—
—
—
—
—
—
—
—
—
—
—
«23 декабря.
Месяц, как я в госпитале. Хожу на костылях.
Рана заживает плохо. Василий Александрович боится, чтоб не было свища.
Утром пришел Шурка. Веселый, скалит щербатый рот.
— Слышал хруст? Немцам под Сталинградом ребра мнут.
— Держатся они еще там.
— Собьем! Держалась и кобыла за оглобли, да упала.
— А мы с тобой, Шурка, тут груши околачиваем.
— Ничего, еще будет куда поспеть: от Волги конца дороги нашей не видать.
Так мы с ним поговорили. Забавный парень. Зря Киричев его донимает. Вот и сегодня был скандал. Я мог бы дать Киричев у в рыло, но беспомощный он — обе руки перебинтованы. Был концерт. Молодцы школьники. И учительша их ничего.

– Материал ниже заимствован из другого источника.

==> src/hirb_pkg.sv <==
`timescale 1ns / 1ps
`default_nettype none

package hirb_pkg;

  localparam logic [2:0] KIND_MOVE        = 3'd0;
  localparam logic [2:0] KIND_BUTTON      = 3'd1;
  localparam logic [2:0] KIND_VSCROLL     = 3'd2;
  localparam logic [2:0] KIND_HSCROLL     = 3'd3;
  localparam logic [2:0] KIND_KEY         = 3'd4;
  localparam logic [2:0] KIND_RELEASE_ALL = 3'd5;

  localparam logic [1:0] REPORT_MOUSE    = 2'd0;
  localparam logic [1:0] REPORT_KEYBOARD = 2'd1;
  localparam logic [1:0] REPORT_RELEASE  = 2'd2;

  localparam int REPORT_SLOTS = 6;

  typedef struct packed {
    logic [7:0] mod_bit;
    logic [7:0] usage;
  } key_map_t;

endpackage

`default_nettype wire

==> src/hirb_keymap.sv <==
`timescale 1ns / 1ps
`default_nettype none

module hirb_keymap
  import hirb_pkg::*;
(
  input  wire logic [7:0] virtual_key,
  output key_map_t        map
);

  logic [7:0] mod_bit;
  logic [7:0] usage;

  always_comb begin
    unique case (virtual_key)
      8'h10, 8'hA0: mod_bit = 8'h02;
      8'hA1:        mod_bit = 8'h20;
      8'h11, 8'hA2: mod_bit = 8'h01;
      8'hA3:        mod_bit = 8'h10;
      8'h12, 8'hA4: mod_bit = 8'h04;
      8'hA5:        mod_bit = 8'h40;
      8'h5B:        mod_bit = 8'h08;
      8'h5C:        mod_bit = 8'h80;
      default:      mod_bit = 8'h00;
    endcase
  end

  always_comb begin
    unique case (virtual_key) inside
      [8'h41:8'h5A]: usage = 8'h04 + (virtual_key - 8'h41);
      [8'h31:8'h39]: usage = 8'h1E + (virtual_key - 8'h31);
      8'h08: usage = 8'h2A;
      8'h09: usage = 8'h2B;
      8'h0D: usage = 8'h28;
      8'h13: usage = 8'h48;
      8'h14: usage = 8'h39;
      8'h1B: usage = 8'h29;
      8'h20: usage = 8'h2C;
      8'h21: usage = 8'h4B;
      8'h22: usage = 8'h4E;
      8'h23: usage = 8'h4D;
      8'h24: usage = 8'h4A;
      8'h25: usage = 8'h50;
      8'h26: usage = 8'h52;
      8'h27: usage = 8'h4F;
      8'h28: usage = 8'h51;
      8'h2C: usage = 8'h46;
      8'h2D: usage = 8'h49;
      8'h2E: usage = 8'h4C;
      8'h30: usage = 8'h27;
      8'h5D: usage = 8'h65;
      8'h60: usage = 8'h62;
      8'h61: usage = 8'h59;
      8'h62: usage = 8'h5A;
      8'h63: usage = 8'h5B;
      8'h64: usage = 8'h5C;
      8'h65: usage = 8'h5D;
      8'h66: usage = 8'h5E;
      8'h67: usage = 8'h5F;
      8'h68: usage = 8'h60;
      8'h69: usage = 8'h61;
      8'h6A: usage = 8'h55;
      8'h6B: usage = 8'h57;
      8'h6D: usage = 8'h56;
      8'h6E: usage = 8'h63;
      8'h6F: usage = 8'h54;
      8'h70: usage = 8'h3A;
      8'h71: usage = 8'h3B;
      8'h72: usage = 8'h3C;
      8'h73: usage = 8'h3D;
      8'h74: usage = 8'h3E;
      8'h75: usage = 8'h3F;
      8'h76: usage = 8'h40;
      8'h77: usage = 8'h41;
      8'h78: usage = 8'h42;
      8'h79: usage = 8'h43;
      8'h7A: usage = 8'h44;
      8'h7B: usage = 8'h45;
      8'h90: usage = 8'h53;
      8'h91: usage = 8'h47;
      8'hBA: usage = 8'h33;
      8'hBB: usage = 8'h2E;
      8'hBC: usage = 8'h36;
      8'hBD: usage = 8'h2D;
      8'hBE: usage = 8'h37;
      8'hBF: usage = 8'h38;
      8'hC0: usage = 8'h35;
      8'hDB: usage = 8'h2F;
      8'hDC: usage = 8'h31;
      8'hDD: usage = 8'h30;
      8'hDE: usage = 8'h34;
      default: usage = 8'h00;
    endcase
  end

  assign map.mod_bit = mod_bit;
  assign map.usage   = usage;

endmodule

`default_nettype wire

==> src/hirb_slot_update.sv <==
`timescale 1ns / 1ps
`default_nettype none

module hirb_slot_update #(
  parameter int KEY_SLOTS = 6
) (
  input  wire logic [KEY_SLOTS-1:0][7:0] slots,
  input  wire logic [7:0]                usage,
  input  wire logic                      release_req,
  output logic      [KEY_SLOTS-1:0][7:0] slots_upd
);

  logic [KEY_SLOTS-1:0] hit;
  logic [KEY_SLOTS-1:0] empty;
  logic                 any_hit;
  logic                 done;

  always_comb begin
    for (int i = 0; i < KEY_SLOTS; i++) begin
      hit[i]   = (slots[i] == usage);
      empty[i] = (slots[i] == 8'h00);
    end
  end

  assign any_hit = |hit;

  // release clears the first match, press fills the first empty slot if the key is not held
  always_comb begin
    slots_upd = slots;
    done      = 1'b0;
    for (int i = 0; i < KEY_SLOTS; i++) begin
      if (release_req) begin
        if (!done && hit[i]) begin
          slots_upd[i] = 8'h00;
          done         = 1'b1;
        end
      end else if (!any_hit) begin
        if (!done && empty[i]) begin
          slots_upd[i] = usage;
          done         = 1'b1;
        end
      end
    end
  end

endmodule

`default_nettype wire

==> src/hid_input_report_builder_top.sv <==
`timescale 1ns / 1ps
`default_nettype none

// Builds boot style mouse and keyboard reports from input events. One item is
// taken every cycle while in_stall is low; an accepted item goes into the input
// register and its report into the result register, where it shows on the
// outputs until it is taken with out_stall low.
// Between the two registers sit the key code lookup and the KEY_SLOTS slot
// compares, which also update the button, modifier and slot state. Unmapped keys
// and unused event kinds give no report and do not advance the sequence number,
// which starts at 1 after reset and wraps at 32 bits. in_stall rises only while
// the input register holds an item and the result register holds a stalled report.

module hid_input_report_builder_top
  import hirb_pkg::*;
#(
  parameter int KEY_SLOTS = 6
) (
  input  wire logic         clk,
  input  wire logic         rst,
  input  wire logic         in_valid,
  output logic              in_stall,
  input  wire logic [2:0]   kind,
  input  wire logic signed [15:0] delta_x,
  input  wire logic signed [15:0] delta_y,
  input  wire logic signed [7:0]  wheel,
  input  wire logic [7:0]   btn_change,
  input  wire logic [7:0]   virtual_key,
  input  wire logic         release_req,
  output logic              out_valid,
  input  wire logic         out_stall,
  output logic [1:0]        report_kind,
  output logic [31:0]       sequence_res,
  output logic [7:0]        buttons,
  output logic signed [15:0] out_dx,
  output logic signed [15:0] out_dy,
  output logic signed [7:0] wheel_vertical,
  output logic signed [7:0] wheel_horizontal,
  output logic [7:0]        modifiers,
  output logic [47:0]       key_slots
);

  localparam int SHOWN = (KEY_SLOTS < REPORT_SLOTS) ? KEY_SLOTS : REPORT_SLOTS;

  // input register
  logic                s1_valid;
  logic [2:0]          s1_kind;
  logic signed [15:0]  s1_dx;
  logic signed [15:0]  s1_dy;
  logic signed [7:0]   s1_wheel;
  logic [7:0]          s1_bmask;
  logic [7:0]          s1_vk;
  logic                s1_release;

  // block state
  logic [31:0]                 seq_counter;
  logic [7:0]                  button_state;
  logic [7:0]                  modifier_state;
  logic [KEY_SLOTS-1:0][7:0]   slot_store;

  logic [7:0]                  button_state_next;
  logic [7:0]                  modifier_state_next;
  logic [KEY_SLOTS-1:0][7:0]   slot_store_next;
  logic [KEY_SLOTS-1:0][7:0]   slots_upd;

  logic                has_result;
  logic [1:0]          rkind;
  logic signed [15:0]  res_dx;
  logic signed [15:0]  res_dy;
  logic signed [7:0]   res_wv;
  logic signed [7:0]   res_wh;
  logic [47:0]         packed_slots;
  logic                advance;
  key_map_t            map;

  assign advance  = !out_valid || !out_stall;
  assign in_stall = s1_valid && !advance;

  hirb_keymap u_keymap (
    .virtual_key (s1_vk),
    .map         (map)
  );

  hirb_slot_update #(
    .KEY_SLOTS (KEY_SLOTS)
  ) u_slot_update (
    .slots       (slot_store),
    .usage       (map.usage),
    .release_req (s1_release),
    .slots_upd   (slots_upd)
  );

  always_comb begin
    has_result          = 1'b1;
    rkind               = REPORT_MOUSE;
    res_dx              = '0;
    res_dy              = '0;
    res_wv              = '0;
    res_wh              = '0;
    button_state_next   = button_state;
    modifier_state_next = modifier_state;
    slot_store_next     = slot_store;
    case (s1_kind)
      KIND_MOVE: begin
        res_dx = s1_dx;
        res_dy = s1_dy;
      end
      KIND_BUTTON: begin
        if (s1_release) begin
          button_state_next = button_state & ~s1_bmask;
        end else begin
          button_state_next = button_state | s1_bmask;
        end
      end
      KIND_VSCROLL: begin
        res_wv = s1_wheel;
      end
      KIND_HSCROLL: begin
        res_wh = s1_wheel;
      end
      KIND_KEY: begin
        rkind = REPORT_KEYBOARD;
        if (map.mod_bit != 8'h00) begin
          if (s1_release) begin
            modifier_state_next = modifier_state & ~map.mod_bit;
          end else begin
            modifier_state_next = modifier_state | map.mod_bit;
          end
        end else if (map.usage == 8'h00) begin
          has_result = 1'b0;
        end else begin
          slot_store_next = slots_upd;
        end
      end
      KIND_RELEASE_ALL: begin
        rkind               = REPORT_RELEASE;
        button_state_next   = '0;
        modifier_state_next = '0;
        slot_store_next     = '0;
      end
      default: begin
        has_result = 1'b0;
      end
    endcase
  end

  always_comb begin
    packed_slots = '0;
    for (int i = 0; i < SHOWN; i++) begin
      packed_slots[i*8 +: 8] = slot_store_next[i];
    end
  end

  always_ff @(posedge clk) begin
    if (rst) begin
      s1_valid <= 1'b0;
    end else if (!in_stall) begin
      s1_valid <= in_valid;
    end
    if (in_valid && !in_stall) begin
      s1_kind    <= kind;
      s1_dx      <= delta_x;
      s1_dy      <= delta_y;
      s1_wheel   <= wheel;
      s1_bmask   <= btn_change;
      s1_vk      <= virtual_key;
      s1_release <= release_req;
    end
  end

  always_ff @(posedge clk) begin
    if (rst) begin
      seq_counter    <= 32'd1;
      button_state   <= '0;
      modifier_state <= '0;
      slot_store     <= '0;
      out_valid      <= 1'b0;
    end else if (advance) begin
      out_valid <= s1_valid && has_result;
      if (s1_valid) begin
        button_state   <= button_state_next;
        modifier_state <= modifier_state_next;
        slot_store     <= slot_store_next;
        if (has_result) begin
          seq_counter <= seq_counter + 32'd1;
        end
      end
    end
  end

  always_ff @(posedge clk) begin
    if (advance && s1_valid && has_result) begin
      report_kind      <= rkind;
      sequence_res     <= seq_counter;
      buttons          <= button_state_next;
      out_dx           <= res_dx;
      out_dy           <= res_dy;
      wheel_vertical   <= res_wv;
      wheel_horizontal <= res_wh;
      modifiers        <= modifier_state_next;
      key_slots        <= packed_slots;
    end
  end

endmodule

`default_nettype wire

Сегодня опять написал в полк: Марку, Витьке и Сене — общее. Хотя Семену следовало бы отдельно. Больше всех в этом нуждается».
Эти госпитальные дни, хотя были в них и боль, и страдания, все же остались в памяти, как дни светлого душевного отдохновения и неторопливых раздумий, когда оттаявшее после передовой сердце, распахнутое и подобревшее, вбирало в себя весь мир с его многообразием судеб и подробностей быта, когда хотелось подолгу всматриваться даже в какой-нибудь пустяк и не спеша, вроде даже отстраненно осмысливать слова и поступки людей.
Эту уравновешенность во мне укреплял, возможно, Шурка своим ровным отношением ко всем. Он появлялся обычно по утрам, от него всегда пахло простым мылом, свежестью, холодной водой; садился около меня:
— Ну как нога?
К другому у него был другой вопрос: «Небось не болит уже?» или: «А ведь рука-то у тебя уже сгибается? А ты не верил!» Только сейчас понимаю, что он никогда не приходил с дурными вестями.